In How to Read Chinese Poetry: A Guided Anthology, my coauthors and I offer a new kind of comprehensive textbook for studying classical Chinese poetry. Our anthology differs from most of its predecessors in three important ways. It provides

  1. 1. a display of the Chinese text for each poem;

  2. 2. phoneticization of each poem in tone-marked pinyin; and

  3. 3. an interpretative commentary by a specialist in the relevant genre and period.

Each of these innovative features has been harshly criticized by David McCraw in his review. For each point, I shall summarize his criticism and then offer a defense of our endeavors.

Issues of Professional Ethics

Before my defense, I must first deal with two issues of professional ethics: willful misrepresentation and the use of highly inappropriate language and tone in the review.

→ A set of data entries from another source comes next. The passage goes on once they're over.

===== src/rtl/bit_serializer_if.sv =====
// bit_serializer_if: word-input handshake plus serial output towards the detector.
// The master side drives words; the slave side is the serializer.
interface bit_serializer_if #(
  parameter int WIDTH = 8
);
  logic [WIDTH-1:0] din;
  logic             din_valid;
  logic             din_ready;
  logic             ser_out;
  logic             ser_valid;
  logic             busy;

  modport master (
    output din, din_valid,
    input  din_ready, ser_out, ser_valid, busy
  );

  modport slave (
    input  din, din_valid,
    output din_ready, ser_out, ser_valid, busy
  );
endinterface


===== src/rtl/bit_serializer.sv =====
// bit_serializer: FIFO-buffered parallel-to-serial front end, LSB first, no idle gap between queued words.
// Defining SER_PARITY_EN appends an even-parity bit after each word.
module bit_serializer #(
  parameter int   WIDTH      = 8,
  parameter int   FIFO_DEPTH = 4,
  parameter logic IDLE_BIT   = 1'b1
) (
  input  logic             clk,
  input  logic             reset,
  bit_serializer_if.slave  bus
);
  // state   | meaning
  // S_IDLE  | shifter empty; ser_out = IDLE_BIT, ser_valid = 0
  // S_SHIFT | word loaded; ser_out carries bit r_bit_cnt of the word

`ifdef SER_PARITY_EN
  localparam int NBITS = WIDTH + 1;
`else
  localparam int NBITS = WIDTH;
`endif
  localparam int AW = $clog2(FIFO_DEPTH);
  localparam int CW = $clog2(NBITS);

  typedef enum logic {S_IDLE, S_SHIFT} state_t;

  state_t           r_state;
  logic [WIDTH-1:0] r_mem [FIFO_DEPTH];
  logic [AW-1:0]    r_wr_ptr;
  logic [AW-1:0]    r_rd_ptr;
  logic [AW:0]      r_count;
  logic [WIDTH-1:0] r_shift;
  logic [CW-1:0]    r_bit_cnt;
  logic             r_ser_out;
  logic             r_ser_valid;
`ifdef SER_PARITY_EN
  logic             r_parity;
`endif

  logic             w_full;
  logic             w_empty;
  logic             w_push;
  logic             w_pop;
  logic             w_last;
  logic [WIDTH-1:0] w_head;

  assign w_full  = (r_count == (AW+1)'(FIFO_DEPTH));
  assign w_empty = (r_count == '0);
  assign w_head  = r_mem[r_rd_ptr];
  assign w_last  = (r_bit_cnt == CW'(NBITS - 1));
  assign w_push  = bus.din_valid && bus.din_ready;
  // A new word is taken either from idle or on the edge after the last bit, giving gapless output.
  assign w_pop   = !w_empty && ((r_state == S_IDLE) || w_last);

  assign bus.din_ready = !w_full && !reset;
  assign bus.ser_out   = r_ser_out;
  assign bus.ser_valid = r_ser_valid;
  assign bus.busy      = !w_empty || (r_state == S_SHIFT);

  always_ff @(posedge clk) begin
    if (reset) begin
      r_wr_ptr <= '0;
      r_rd_ptr <= '0;
      r_count  <= '0;
    end else begin
      if (w_push) r_wr_ptr <= r_wr_ptr + AW'(1);
      if (w_pop)  r_rd_ptr <= r_rd_ptr + AW'(1);
      case ({w_push, w_pop})
        2'b10:   r_count <= r_count + (AW+1)'(1);
        2'b01:   r_count <= r_count - (AW+1)'(1);
        default: r_count <= r_count;
      endcase
    end
  end

  // Storage is not reset; only pointers and count define what is valid.
  always_ff @(posedge clk) begin
    if (w_push) r_mem[r_wr_ptr] <= bus.din;
  end

  always_ff @(posedge clk) begin
    if (reset) begin
      r_state     <= S_IDLE;
      r_shift     <= '0;
      r_bit_cnt   <= '0;
      r_ser_out   <= IDLE_BIT;
      r_ser_valid <= 1'b0;
`ifdef SER_PARITY_EN
      r_parity    <= 1'b0;
`endif
    end else if (w_pop) begin
      r_state     <= S_SHIFT;
      r_shift     <= w_head >> 1;
      r_bit_cnt   <= '0;
      r_ser_out   <= w_head[0];
      r_ser_valid <= 1'b1;
`ifdef SER_PARITY_EN
      r_parity    <= ^w_head;
`endif
    end else if (r_state == S_SHIFT) begin
      if (w_last) begin
        r_state     <= S_IDLE;
        r_bit_cnt   <= '0;
        r_ser_out   <= IDLE_BIT;
        r_ser_valid <= 1'b0;
      end else begin
        r_bit_cnt <= r_bit_cnt + CW'(1);
        r_shift   <= r_shift >> 1;
`ifdef SER_PARITY_EN
        r_ser_out <= (r_bit_cnt == CW'(WIDTH - 1)) ? r_parity : r_shift[0];
`else
        r_ser_out <= r_shift[0];
`endif
      end
    end
  end
endmodule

Sloppiness is an issue addressed in great detail by my coauthors (see their responses above). A wide range of errors by the reviewer has been identified. He faults the authors for doing what they did not do and, conversely, not doing what they actually did. He cites ideas or arguments that have never been made by the identified scholars. He reverses an author's surname and middle name and refers to her by her middle name. He changes the spelling of the names of several renowned scholars in the field. The list goes on. Some of my coauthors who have [End Page 50] not made public their responses have also pointed out many errors of the same or other kinds in the review. It is ironic that the reviewer who shows little tolerance for others' errors and, in his own words, plays the game of "substituting reviewer as editor" (p. 28) has committed so many errors himself. Regrettably, the fact the reviewer cannot get (or does not bother to get) facts, quotes, and even names right undermines his trustworthiness as a critic.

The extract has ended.